Imagine living paycheck to paycheck, and being so cash-strapped that you are forced to tap into your home equity just to pay for your day-to-day living expenses. Hopefully you are not one of those people.
But if you are, you’ve got plenty of company. About 24 million other American homeowners are in the same dilemma. And they come from a wide spectrum of American society–millennials, low-wage earners, you name it.
The unfortunate thing here is that no person should have to borrow against their home just to pay for basic items such as groceries, transportation, repairs, utilities, etc.. As Bankrate’s Greg McBride said, “regular household bills should be funded by a regular household income, not home equity.”
Likely, this measure is a last-resort, meaning that most might already have tapped out every other means of debt, such as credit cards. But it also signals something much more systemic.
It reveals the darker side monetary/economic manipulation, and how many of these Americans happen to be victims of it. What else can you expect if wage growth has been slow for decades while household expenses INFLATION has been rising?
There is hardly any “wiggle room” when faced with higher costs and stagnant wage growth.
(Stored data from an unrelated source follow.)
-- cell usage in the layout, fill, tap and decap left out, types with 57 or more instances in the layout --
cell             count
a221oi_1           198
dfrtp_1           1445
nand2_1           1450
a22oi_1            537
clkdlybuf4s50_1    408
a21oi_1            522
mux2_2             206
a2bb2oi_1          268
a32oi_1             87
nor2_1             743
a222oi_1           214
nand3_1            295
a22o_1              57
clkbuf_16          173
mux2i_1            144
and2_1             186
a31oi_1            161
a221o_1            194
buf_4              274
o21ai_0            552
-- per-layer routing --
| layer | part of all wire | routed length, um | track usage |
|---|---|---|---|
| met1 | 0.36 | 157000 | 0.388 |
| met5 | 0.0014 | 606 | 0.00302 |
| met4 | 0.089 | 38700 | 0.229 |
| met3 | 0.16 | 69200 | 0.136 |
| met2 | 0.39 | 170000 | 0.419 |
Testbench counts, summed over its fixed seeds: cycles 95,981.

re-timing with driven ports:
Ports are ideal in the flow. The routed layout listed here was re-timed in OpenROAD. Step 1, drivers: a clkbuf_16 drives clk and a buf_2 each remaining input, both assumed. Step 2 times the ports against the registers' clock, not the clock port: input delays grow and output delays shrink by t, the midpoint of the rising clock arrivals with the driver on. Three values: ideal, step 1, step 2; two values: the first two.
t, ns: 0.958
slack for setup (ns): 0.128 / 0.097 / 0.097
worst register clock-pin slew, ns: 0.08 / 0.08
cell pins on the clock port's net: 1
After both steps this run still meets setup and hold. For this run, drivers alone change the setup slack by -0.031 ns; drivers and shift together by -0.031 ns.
In addition, consider these stats:
- Approximately 1 in 4 Americans do not have adequate savings (according to a Bankrate study).
- US homeownership has fallen to a 50-year low; there are few American homeowners now than ever before.
- Yet US household debt, at a record high of $13.3 trillion, is continuing to rise even higher (according to the New York Fed as reported in August).
Much of that debt is also due to mortgage borrowing. From April to June of this year, mortgage debt rose by 3.5%, up to $9 trillion. In addition to this, home equity interest rates are also on the rise and are at the highest since the 2008 financial crisis.
Home Equity Lines of Credit (HELOCs) are on the upswing.
For those who are stuck in this situation, there isn’t much to do other than to work on decreasing expenditures while increasing income. But for those of you who are in a better financial position, note that you may need to increase your cash flow and protect your purchasing power.
Hopefully, you own a portfolio that can provide you with additional income (dividends and yields), cash flow (from selling high-growth stocks), and a means to protect your purchasing power from the corrosive effects of inflation (gold and silver).
If not, you might want to seriously consider it, as our current situations looks like it might get much worse before it begins to improve. Check out our Definitive Guide to a Self-Directed Retirement to learn how to build a portfolio that can achieve both high growth and capital preservation.
There is absolutely no reason to depend on a system that offers no improvements in wage growth while allowing inflation to rise and at the same time denying that the inflation rate poses no threat to Americans’ way of life.
There is no reason to passively depend on such low prospects when you can actively self-generate and sustain wealth on your own terms.